§ **Records provided**:
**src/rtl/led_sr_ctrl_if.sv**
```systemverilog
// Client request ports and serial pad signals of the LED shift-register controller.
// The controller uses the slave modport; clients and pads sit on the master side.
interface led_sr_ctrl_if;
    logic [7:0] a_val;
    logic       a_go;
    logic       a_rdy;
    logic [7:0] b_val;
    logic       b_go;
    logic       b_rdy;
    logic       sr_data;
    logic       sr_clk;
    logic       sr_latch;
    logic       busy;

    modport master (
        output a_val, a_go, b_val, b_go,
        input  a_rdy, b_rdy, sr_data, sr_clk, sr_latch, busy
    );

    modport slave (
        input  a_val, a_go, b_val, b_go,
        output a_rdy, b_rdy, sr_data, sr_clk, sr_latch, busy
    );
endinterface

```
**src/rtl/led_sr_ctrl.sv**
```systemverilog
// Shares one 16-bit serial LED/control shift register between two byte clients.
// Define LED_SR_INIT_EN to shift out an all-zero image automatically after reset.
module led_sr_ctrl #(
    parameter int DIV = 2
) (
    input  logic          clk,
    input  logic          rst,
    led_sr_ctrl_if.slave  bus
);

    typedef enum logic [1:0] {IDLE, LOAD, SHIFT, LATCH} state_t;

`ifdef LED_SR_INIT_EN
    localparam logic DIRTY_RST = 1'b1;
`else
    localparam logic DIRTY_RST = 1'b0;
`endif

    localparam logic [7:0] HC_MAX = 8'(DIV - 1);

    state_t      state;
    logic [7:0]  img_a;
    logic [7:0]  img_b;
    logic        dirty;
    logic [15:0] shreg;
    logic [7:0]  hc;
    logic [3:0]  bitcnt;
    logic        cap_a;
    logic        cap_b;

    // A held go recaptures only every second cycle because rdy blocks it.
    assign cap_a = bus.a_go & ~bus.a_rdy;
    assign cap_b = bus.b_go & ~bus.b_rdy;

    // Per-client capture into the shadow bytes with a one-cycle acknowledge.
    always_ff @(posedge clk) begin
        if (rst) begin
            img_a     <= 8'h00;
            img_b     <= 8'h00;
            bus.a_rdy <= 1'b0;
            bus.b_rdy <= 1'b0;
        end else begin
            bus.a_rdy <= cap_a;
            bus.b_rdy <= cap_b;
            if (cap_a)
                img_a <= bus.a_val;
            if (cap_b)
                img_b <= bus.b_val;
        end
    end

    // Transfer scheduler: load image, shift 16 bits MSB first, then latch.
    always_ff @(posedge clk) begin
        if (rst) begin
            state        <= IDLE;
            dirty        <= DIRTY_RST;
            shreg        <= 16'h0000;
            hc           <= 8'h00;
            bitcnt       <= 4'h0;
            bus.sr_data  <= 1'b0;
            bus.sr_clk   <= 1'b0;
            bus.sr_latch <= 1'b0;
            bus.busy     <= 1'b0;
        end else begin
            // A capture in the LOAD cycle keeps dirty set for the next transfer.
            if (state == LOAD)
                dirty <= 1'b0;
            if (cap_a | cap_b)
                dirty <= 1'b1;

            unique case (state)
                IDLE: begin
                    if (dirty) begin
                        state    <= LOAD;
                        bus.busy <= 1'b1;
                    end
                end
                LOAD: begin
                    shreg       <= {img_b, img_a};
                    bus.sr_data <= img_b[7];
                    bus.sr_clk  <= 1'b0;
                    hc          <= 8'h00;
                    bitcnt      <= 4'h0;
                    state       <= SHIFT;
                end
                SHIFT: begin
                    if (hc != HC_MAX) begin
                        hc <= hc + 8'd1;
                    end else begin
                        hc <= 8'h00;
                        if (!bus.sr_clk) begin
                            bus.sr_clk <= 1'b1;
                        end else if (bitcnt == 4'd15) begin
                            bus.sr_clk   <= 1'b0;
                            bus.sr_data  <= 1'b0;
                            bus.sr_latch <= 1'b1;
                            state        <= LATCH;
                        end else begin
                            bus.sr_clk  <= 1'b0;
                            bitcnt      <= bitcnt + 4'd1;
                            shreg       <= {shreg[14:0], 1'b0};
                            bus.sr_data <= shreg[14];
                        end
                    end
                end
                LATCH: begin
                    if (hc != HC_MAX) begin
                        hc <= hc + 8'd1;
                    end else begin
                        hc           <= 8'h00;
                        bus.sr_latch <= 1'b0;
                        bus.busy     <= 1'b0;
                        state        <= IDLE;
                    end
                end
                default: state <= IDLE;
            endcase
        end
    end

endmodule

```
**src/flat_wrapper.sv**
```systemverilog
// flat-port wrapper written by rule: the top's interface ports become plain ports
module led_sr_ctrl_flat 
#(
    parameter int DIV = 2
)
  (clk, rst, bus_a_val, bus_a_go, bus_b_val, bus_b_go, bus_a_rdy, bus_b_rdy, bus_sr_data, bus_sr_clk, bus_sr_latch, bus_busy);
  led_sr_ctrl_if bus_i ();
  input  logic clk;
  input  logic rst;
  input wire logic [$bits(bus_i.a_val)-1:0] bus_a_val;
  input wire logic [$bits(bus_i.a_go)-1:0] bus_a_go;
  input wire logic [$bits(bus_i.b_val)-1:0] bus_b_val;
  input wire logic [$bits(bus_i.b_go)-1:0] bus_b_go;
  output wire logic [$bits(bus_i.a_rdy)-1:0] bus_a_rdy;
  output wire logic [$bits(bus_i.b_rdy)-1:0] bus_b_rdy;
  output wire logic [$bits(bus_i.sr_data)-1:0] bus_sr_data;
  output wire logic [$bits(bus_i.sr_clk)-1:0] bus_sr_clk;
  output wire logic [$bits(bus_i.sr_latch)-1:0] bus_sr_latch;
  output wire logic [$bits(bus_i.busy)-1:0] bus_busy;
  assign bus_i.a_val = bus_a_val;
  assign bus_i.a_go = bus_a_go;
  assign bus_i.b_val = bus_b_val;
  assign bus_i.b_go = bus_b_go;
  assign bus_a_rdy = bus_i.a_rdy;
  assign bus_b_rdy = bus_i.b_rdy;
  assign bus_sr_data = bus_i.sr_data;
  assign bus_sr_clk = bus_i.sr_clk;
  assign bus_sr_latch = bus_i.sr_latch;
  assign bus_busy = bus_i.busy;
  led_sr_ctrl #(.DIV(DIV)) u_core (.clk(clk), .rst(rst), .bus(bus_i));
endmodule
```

...

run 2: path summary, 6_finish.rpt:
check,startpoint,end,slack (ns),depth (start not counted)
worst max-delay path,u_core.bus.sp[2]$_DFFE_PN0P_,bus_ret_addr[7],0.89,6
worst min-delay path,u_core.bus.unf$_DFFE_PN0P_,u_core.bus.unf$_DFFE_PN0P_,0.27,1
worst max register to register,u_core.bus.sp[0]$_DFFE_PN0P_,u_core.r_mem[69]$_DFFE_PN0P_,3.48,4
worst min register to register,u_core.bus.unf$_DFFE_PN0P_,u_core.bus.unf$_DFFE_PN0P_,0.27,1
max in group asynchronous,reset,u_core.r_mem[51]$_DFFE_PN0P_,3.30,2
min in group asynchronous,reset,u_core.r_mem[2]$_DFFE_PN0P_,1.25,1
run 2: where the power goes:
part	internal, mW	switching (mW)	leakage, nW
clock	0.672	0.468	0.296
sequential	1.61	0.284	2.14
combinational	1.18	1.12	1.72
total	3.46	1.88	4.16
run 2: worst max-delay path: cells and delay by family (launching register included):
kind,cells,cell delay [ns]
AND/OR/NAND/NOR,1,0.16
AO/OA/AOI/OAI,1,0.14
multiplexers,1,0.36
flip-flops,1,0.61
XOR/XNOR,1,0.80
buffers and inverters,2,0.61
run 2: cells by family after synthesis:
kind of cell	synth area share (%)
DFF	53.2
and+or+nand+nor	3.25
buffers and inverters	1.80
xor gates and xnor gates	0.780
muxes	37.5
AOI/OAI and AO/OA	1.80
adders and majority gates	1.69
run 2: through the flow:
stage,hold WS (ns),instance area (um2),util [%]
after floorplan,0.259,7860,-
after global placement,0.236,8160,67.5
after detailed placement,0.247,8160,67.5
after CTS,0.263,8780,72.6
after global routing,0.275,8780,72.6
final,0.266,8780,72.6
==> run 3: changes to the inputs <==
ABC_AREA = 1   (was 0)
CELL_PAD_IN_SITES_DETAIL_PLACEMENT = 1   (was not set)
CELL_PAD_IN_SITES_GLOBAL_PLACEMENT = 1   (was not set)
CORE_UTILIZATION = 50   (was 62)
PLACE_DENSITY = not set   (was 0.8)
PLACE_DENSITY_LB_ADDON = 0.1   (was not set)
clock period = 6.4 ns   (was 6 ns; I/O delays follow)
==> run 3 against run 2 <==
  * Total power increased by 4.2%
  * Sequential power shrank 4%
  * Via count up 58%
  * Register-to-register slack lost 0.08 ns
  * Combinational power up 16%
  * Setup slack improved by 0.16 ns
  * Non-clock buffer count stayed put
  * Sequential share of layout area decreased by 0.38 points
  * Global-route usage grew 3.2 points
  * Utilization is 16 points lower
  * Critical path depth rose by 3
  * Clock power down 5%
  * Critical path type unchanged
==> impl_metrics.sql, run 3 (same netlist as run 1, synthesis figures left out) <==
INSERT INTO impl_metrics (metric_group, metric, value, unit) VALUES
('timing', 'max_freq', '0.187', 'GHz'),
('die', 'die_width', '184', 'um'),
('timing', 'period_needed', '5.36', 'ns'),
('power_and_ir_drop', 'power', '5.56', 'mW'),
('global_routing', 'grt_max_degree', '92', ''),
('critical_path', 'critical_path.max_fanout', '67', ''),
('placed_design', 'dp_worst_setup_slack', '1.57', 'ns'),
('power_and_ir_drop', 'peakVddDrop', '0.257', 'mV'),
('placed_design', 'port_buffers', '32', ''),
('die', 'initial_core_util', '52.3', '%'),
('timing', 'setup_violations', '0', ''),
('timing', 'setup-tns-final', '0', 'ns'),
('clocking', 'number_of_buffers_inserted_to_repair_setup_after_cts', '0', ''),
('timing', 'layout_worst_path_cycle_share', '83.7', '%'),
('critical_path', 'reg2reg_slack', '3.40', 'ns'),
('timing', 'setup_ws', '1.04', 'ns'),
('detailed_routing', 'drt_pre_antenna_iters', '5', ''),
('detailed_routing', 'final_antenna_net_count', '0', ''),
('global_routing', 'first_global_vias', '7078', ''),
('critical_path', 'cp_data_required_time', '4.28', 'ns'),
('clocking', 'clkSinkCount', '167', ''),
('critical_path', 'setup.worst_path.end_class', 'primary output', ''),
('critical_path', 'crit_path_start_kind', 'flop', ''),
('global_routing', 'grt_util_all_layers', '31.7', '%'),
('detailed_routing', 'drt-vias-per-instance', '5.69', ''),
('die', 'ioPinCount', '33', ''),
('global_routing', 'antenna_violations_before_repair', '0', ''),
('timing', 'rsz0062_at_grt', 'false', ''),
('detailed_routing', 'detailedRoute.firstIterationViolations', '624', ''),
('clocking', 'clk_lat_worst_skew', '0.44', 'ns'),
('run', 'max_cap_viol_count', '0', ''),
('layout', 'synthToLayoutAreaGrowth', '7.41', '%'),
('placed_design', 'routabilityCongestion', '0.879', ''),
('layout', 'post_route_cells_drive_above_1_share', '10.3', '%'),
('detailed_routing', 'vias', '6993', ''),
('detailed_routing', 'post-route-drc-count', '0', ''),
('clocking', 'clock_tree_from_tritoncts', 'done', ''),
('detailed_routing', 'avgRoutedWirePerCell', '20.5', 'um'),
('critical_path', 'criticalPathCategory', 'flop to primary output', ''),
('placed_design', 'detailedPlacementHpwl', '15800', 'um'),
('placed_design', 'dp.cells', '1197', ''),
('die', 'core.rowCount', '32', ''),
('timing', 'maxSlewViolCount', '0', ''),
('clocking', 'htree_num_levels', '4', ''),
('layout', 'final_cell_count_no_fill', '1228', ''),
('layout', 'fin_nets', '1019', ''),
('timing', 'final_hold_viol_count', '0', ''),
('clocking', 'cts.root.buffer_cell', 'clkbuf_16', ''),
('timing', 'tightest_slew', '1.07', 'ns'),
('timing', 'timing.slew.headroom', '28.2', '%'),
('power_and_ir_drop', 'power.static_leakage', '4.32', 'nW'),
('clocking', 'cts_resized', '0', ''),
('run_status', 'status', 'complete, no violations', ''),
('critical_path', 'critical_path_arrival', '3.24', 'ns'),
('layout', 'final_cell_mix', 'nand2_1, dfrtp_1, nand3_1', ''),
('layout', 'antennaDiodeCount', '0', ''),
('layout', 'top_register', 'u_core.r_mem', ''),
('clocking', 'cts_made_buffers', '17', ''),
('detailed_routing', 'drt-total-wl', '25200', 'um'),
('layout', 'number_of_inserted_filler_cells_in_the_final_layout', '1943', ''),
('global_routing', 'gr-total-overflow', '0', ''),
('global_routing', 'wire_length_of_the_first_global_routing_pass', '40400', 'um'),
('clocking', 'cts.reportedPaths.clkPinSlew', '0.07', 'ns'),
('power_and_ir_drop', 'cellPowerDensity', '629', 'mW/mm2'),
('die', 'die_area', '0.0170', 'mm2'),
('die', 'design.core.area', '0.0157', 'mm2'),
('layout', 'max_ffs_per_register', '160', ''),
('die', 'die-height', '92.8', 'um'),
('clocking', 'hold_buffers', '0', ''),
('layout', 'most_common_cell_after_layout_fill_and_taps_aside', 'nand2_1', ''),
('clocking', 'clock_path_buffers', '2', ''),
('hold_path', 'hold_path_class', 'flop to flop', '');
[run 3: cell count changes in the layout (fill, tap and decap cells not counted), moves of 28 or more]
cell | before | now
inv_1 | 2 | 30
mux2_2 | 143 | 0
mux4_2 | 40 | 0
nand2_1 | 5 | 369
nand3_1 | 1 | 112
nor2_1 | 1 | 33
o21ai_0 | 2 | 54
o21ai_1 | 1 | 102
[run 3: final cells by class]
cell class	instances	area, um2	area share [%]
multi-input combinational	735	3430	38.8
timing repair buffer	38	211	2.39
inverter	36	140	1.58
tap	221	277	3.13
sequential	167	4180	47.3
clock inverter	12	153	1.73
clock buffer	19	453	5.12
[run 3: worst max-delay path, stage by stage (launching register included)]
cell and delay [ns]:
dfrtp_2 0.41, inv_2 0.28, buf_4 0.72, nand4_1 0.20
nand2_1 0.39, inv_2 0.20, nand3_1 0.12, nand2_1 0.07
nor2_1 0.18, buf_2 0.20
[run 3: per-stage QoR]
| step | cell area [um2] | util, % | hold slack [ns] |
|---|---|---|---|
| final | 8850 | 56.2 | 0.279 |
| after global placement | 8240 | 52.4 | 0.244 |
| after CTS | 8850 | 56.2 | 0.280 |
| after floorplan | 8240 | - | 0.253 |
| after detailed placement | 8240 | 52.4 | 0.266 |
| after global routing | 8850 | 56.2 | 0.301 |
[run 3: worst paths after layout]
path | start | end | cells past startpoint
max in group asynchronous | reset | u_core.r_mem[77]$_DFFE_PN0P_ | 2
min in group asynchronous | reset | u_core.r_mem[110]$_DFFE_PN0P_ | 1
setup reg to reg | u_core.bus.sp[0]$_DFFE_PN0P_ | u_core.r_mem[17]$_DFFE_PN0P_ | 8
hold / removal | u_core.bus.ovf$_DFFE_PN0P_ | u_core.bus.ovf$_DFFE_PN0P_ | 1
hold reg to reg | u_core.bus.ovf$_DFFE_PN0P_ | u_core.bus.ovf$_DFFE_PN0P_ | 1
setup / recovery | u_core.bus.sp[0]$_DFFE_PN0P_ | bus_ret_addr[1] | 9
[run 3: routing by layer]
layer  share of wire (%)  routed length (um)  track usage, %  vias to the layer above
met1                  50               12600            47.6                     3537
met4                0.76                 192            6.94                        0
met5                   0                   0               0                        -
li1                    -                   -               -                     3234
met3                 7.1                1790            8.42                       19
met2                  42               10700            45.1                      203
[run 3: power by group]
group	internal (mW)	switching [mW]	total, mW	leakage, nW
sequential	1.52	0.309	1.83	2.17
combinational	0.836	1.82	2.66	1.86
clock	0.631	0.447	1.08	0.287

§ **Required work**:
Locate the lines above that hold the word "launching". Show every one of them.

§ **Expected answer**:
run 2: worst max-delay path: cells and delay by family (launching register included):
[run 3: worst max-delay path, stage by stage (launching register included)]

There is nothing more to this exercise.